Уже очень скоро Германия буквально гудела от новостей о преступлениях в местных лагерях. В Вуппертале циркулировали слухи об издевательствах над заключенными в лагере Кемна, что вынуждены были признать даже сами нацистские чиновники[337 - Oberstes Parteigericht, Beschluss, April 1, 1935, in IfZ, Akten, vol. 1, 56. Более широко на тему лагеря Kemna см.: Mintert, «Konzentrationslager».]. В восточной части Германии одна местная женщина призналась заключенному из лагеря Лихтенберг, что жители Преттина «знают обо всем, что происходит за проволокой!»[338 - Langhoff, Moorsoldaten, 302.]. И на севере страны представители юстиции предупреждали о том, что случаи «жестокого отношения к заключенным» в лагере Бредов «у всех на устах в Штеттине и в Померании»[339 - Report of the Prussian Central State Prosecutor’s Office, June 21, 1934, NCC, doc. 113.]. И в баварском Мюнхене уже к лету 1933 года в обиход вошли поговорки вроде «Заткнись, или ты кончишь жизнь в Дахау!» или «Умоляю Тебя, Господи, даруй мне немоту, чтобы я не попал в Дахау»[340 - Цит. в Asgodom, «Halts Maul», 16; Steinbacher, Dachau, 150. Существовала и масса поговорок, включавшая местные реалии; Rudorff, «Privatlager», 166. Более широко см.: H?ttenberger, «Heimt?ckef?lle», 478–479, 503; Kempowski, Haben, 24–26.]. Но столицей слухов был и оставался Берлин с его многочисленными первыми лагерями. Весной 1933 года, как вспоминала мать Ганса Литтена, Ирмгард, во всех кафе и поездах метро только и говорили, что о зверском обращении с заключенными[341 - Litten, Mutter, 24.].

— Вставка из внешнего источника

Context: an optimization exercise on an open-source flow, tuned for small area and a short achievable clock period. The choices shown serve that exercise and are no tape-out recipe.
At most, simulation tests tie the RTL to the original design; equivalence was not proved.
The RTL of run 6 was laid out without a check of its function.
No activity file was given, so power comes from the tool's default toggle rates.

**constraint.sdc**
```tcl
create_clock -name core_clock -period 5.0 [get_ports {sys_clk}]
set_input_delay 1.0000 -clock core_clock [delete_from_list [all_inputs] [get_ports {sys_clk}]]
set_output_delay 1.0000 -clock core_clock [all_outputs]
set_load 0.01 [all_outputs]
```
**config.mk**
```make
export PLATFORM = sky130hd
export DESIGN_NAME = timer_top
export DESIGN_NICKNAME = timer_top
export VERILOG_FILES = /design/flow/design.v
export SDC_FILE = /design/flow/constraint.sdc
export NUM_CORES = 4
export LEC_CHECK = 0
export CAP_MARGIN = 20
export CORE_MARGIN = 2
export CORE_UTILIZATION = 40
export CTS_BUF_LIST = sky130_fd_sc_hd__clkbuf_8
export SETUP_SLACK_MARGIN = 2.4
export SLEW_MARGIN = 20
```
**design.v**
```verilog
module timer_top
( input wire sys_clk,
  input wire sys_rst_n,
  input wire tim_pwrite,
  input wire tim_psel,
  input wire tim_penable,
  input wire [11:0] tim_paddr,
  input wire [31:0] tim_pwdata,
  input wire [3:0] tim_pstrb,
  input wire dbg_mode,
  output wire [31:0] tim_prdata,
  output wire tim_int,
  output wire tim_pready,
  output wire tim_pslverr
);
reg wait_state;
wire acc = tim_psel & tim_penable;
always @(posedge sys_clk)
  wait_state <= acc;
assign tim_pready = acc & wait_state;
reg [7:0] sel;
wire a_ok = (tim_paddr[11:5] == 7'd0) & (tim_paddr[1:0] == 2'd0);
always @(posedge sys_clk)
  sel <= {8{a_ok}} & (8'd1 << tim_paddr[4:2]);
wire s_tcr   = sel[0];
wire s_tdr0  = sel[1];
wire s_tdr1  = sel[2];
wire s_tcmp0 = sel[3];
wire s_tcmp1 = sel[4];
wire s_tier  = sel[5];
wire s_tisr  = sel[6];
wire s_thcsr = sel[7];
reg wr;
always @(posedge sys_clk or negedge sys_rst_n)
  if (!sys_rst_n) wr <= 1'b0;
  else            wr <= tim_psel & ~tim_pready & tim_pwrite;
wire [3:0] st = tim_pstrb;
wire [31:0] wd = tim_pwdata;
reg        timer_en, div_en, halt_req, int_en, int_st, timer_en_pre;
reg  [3:0] div_val;
reg  [7:0] p;
wire halt_ack = halt_req & dbg_mode;
wire err_cond = (timer_en & st[0] & (wd[1] != div_en)) |
                (timer_en & st[1] & (wd[11:8] != div_val)) |
                (st[1] & (wd[11:8] > 4'd8));
reg err_q;
always @(posedge sys_clk)
  err_q <= err_cond;
wire wr_tcr = wr & s_tcr & ~err_q;
assign tim_pslverr = err_q & s_tcr & wr;
always @(posedge sys_clk or negedge sys_rst_n) begin
  if (!sys_rst_n) begin
    timer_en <= 1'b0;
    div_en   <= 1'b0;
    div_val  <= 4'd1;
    halt_req <= 1'b0;
    int_en   <= 1'b0;
  end else begin
    if (wr_tcr & st[0]) begin
      timer_en <= wd[0];
      div_en   <= wd[1];
    end
    if (wr_tcr & st[1]) div_val <= wd[11:8];
    if (wr & s_tier & st[0])  int_en   <= wd[0];
    if (wr & s_thcsr & st[0]) halt_req <= wd[0];
  end
end
reg init;
always @(posedge sys_clk or negedge sys_rst_n)
  if (!sys_rst_n) init <= 1'b0;
  else            init <= 1'b1;
wire [31:0] wd_c = wd | {32{~init}};
reg [63:0] tcmp;
genvar b;
generate for (b = 0; b < 4; b = b + 1) begin : g_tcmp
  always @(posedge sys_clk) begin
    if (~init | (wr & s_tcmp0 & st[b])) tcmp[8*b+7:8*b]     <= wd_c[8*b+7:8*b];
    if (~init | (wr & s_tcmp1 & st[b])) tcmp[8*b+39:8*b+32] <= wd_c[8*b+7:8*b];
  end
end endgenerate
function [7:0] lim;
  input [3:0] d;
  case (d)
    4'd1: lim = 8'd1;
    4'd2: lim = 8'd3;
    4'd3: lim = 8'd7;
    4'd4: lim = 8'd15;
    4'd5: lim = 8'd31;
    4'd6: lim = 8'd63;
    4'd7: lim = 8'd127;
    4'd8: lim = 8'd255;
    default: lim = 8'd0;
  endcase
endfunction
reg ph;
wire p_rst = ~timer_en | ~div_en | ph;
wire [7:0] p_inc;
assign p_inc[0] = ~p[0];
genvar i;
generate for (i = 1; i < 8; i = i + 1) begin : g_pinc
  assign p_inc[i] = p[i] ^ (&p[i-1:0]);
end endgenerate
wire wen_dv = wr_tcr & st[1];
wire ph_nxt = halt_ack ? (wen_dv ? (p == lim(wd[11:8])) : ph)
            : p_rst    ? (lim(wen_dv ? wd[11:8] : div_val) == 8'd0)
            :            (p_inc == lim(div_val));
always @(posedge sys_clk) begin
  if (!halt_ack) p <= p_rst ? 8'd0 : p_inc;
  ph <= ph_nxt;
end
wire       te_nxt = (wr_tcr & st[0]) ? wd[0]    : timer_en;
wire       de_nxt = (wr_tcr & st[0]) ? wd[1]    : div_en;
wire [3:0] dv_nxt = (wr_tcr & st[1]) ? wd[11:8] : div_val;
reg tick0;
always @(posedge sys_clk or negedge sys_rst_n)
  if (!sys_rst_n) tick0 <= 1'b0;
  else            tick0 <= te_nxt & (~de_nxt | (dv_nxt == 4'd0));
wire cnt_en = ~halt_ack & (tick0 | (timer_en & ph));
always @(posedge sys_clk)
  timer_en_pre <= timer_en;
wire cnt_clr = timer_en_pre & ~timer_en;
wire wr_tdr0 = wr & s_tdr0;
wire wr_tdr1 = wr & s_tdr1;
wire inc = cnt_en & ~wr_tdr0 & ~wr_tdr1;
reg cnt_v;
always @(posedge sys_clk or negedge sys_rst_n)
  if (!sys_rst_n) cnt_v <= 1'b0;
  else            cnt_v <= ~cnt_clr;
reg [63:0] cnt_q;
wire [63:0] cnt = cnt_q & {64{cnt_v}};
wire [15:0] g4;
wire [15:0] gp;    
generate for (i = 0; i < 16; i = i + 1) begin : g_grp
  assign g4[i] = &cnt_q[4*i+3:4*i];
  if (i == 0) begin : g0
    assign gp[i] = 1'b1;
  end else begin : gn
    assign gp[i] = &g4[i-1:0];
  end
end endgenerate
wire [63:0] tog;
generate for (i = 0; i < 64; i = i + 1) begin : g_tog
  if (i % 4 == 0) begin : j0
    assign tog[i] = inc & gp[i/4];
  end else begin : jn
    assign tog[i] = inc & gp[i/4] & (&cnt_q[i-1:(i/4)*4]);
  end
end endgenerate
wire [63:0] cnt_inc = cnt_v ? (cnt_q ^ tog) : {63'd0, inc};
generate for (b = 0; b < 4; b = b + 1) begin : g_cnt
  always @(posedge sys_clk) begin
    cnt_q[8*b+7:8*b]     <= (wr_tdr0 & st[b]) ? wd[8*b+7:8*b] : cnt_inc[8*b+7:8*b];
    cnt_q[8*b+39:8*b+32] <= (wr_tdr1 & st[b]) ? wd[8*b+7:8*b] : cnt_inc[8*b+39:8*b+32];
  end
end endgenerate
wire int_set = init & (cnt_v ? (cnt_q == tcmp) : (tcmp == 64'd0));
wire int_clr_req = wr & s_tisr & st[0] & wd[0];
always @(posedge sys_clk or negedge sys_rst_n)
  if (!sys_rst_n) int_st <= 1'b0;
  else            int_st <= int_st ? ~int_clr_req : int_set;
assign tim_int = int_en & int_st;
reg rs_tdr0, rs_tdr1;
always @(posedge sys_clk) begin
  rs_tdr0 <= a_ok & (tim_paddr[4:2] == 3'd1) & ~cnt_clr;
  rs_tdr1 <= a_ok & (tim_paddr[4:2] == 3'd2) & ~cnt_clr;
end
assign tim_prdata =
    ({32{s_tcr}}   & {20'b0, div_val, 6'b0, div_en, timer_en}) |
    ({32{rs_tdr0}} & cnt_q[31:0]) |
    ({32{rs_tdr1}} & cnt_q[63:32]) |
    ({32{s_tcmp0}} & tcmp[31:0]) |
    ({32{s_tcmp1}} & tcmp[63:32]) |
    ({32{s_tier}}  & {31'b0, int_en}) |
    ({32{s_tisr}}  & {31'b0, int_st}) |
    ({32{s_thcsr}} & {30'b0, halt_ack, halt_req});
endmodule
```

Сама Ирмгард Литтен была осведомлена о происходившем в лагерях отнюдь не по одним только слухам. Как и многие другие родственники заключенных, она регулярно получала письма от сына, временами реже, временами чаще – интервалы составляли от недели до месяца, – и, как многие другие его товарищи по несчастью, Ганс Литтен все же ухитрялся сообщать в письмах об условиях содержания. В одном из писем из Зонненбурга весной 1933 года адвокат Литтен упомянул некоего своего вымышленного «клиента», который оказался «в настолько плохих отношениях со своим окружением, что постоянно подвергался нападкам по пути домой по вечерам». Кроме того, он советовал другому своему «клиенту» не тянуть с завещанием, ибо он был близок к смерти. Позже Ганс Литтен использовал особый шифр, чтобы обмануть цензоров. В своем первом зашифрованном послании он попросил опиум, чтобы отравиться[342 - Hett, Crossing, 163, 173. Некоторые из писем Литтена были адресованы друзьям, а не только матери. Об условиях отправки писем из лагерей см.: Krause-Vilmar, Breitenau, 138; Baganz, Erziehung, 171.].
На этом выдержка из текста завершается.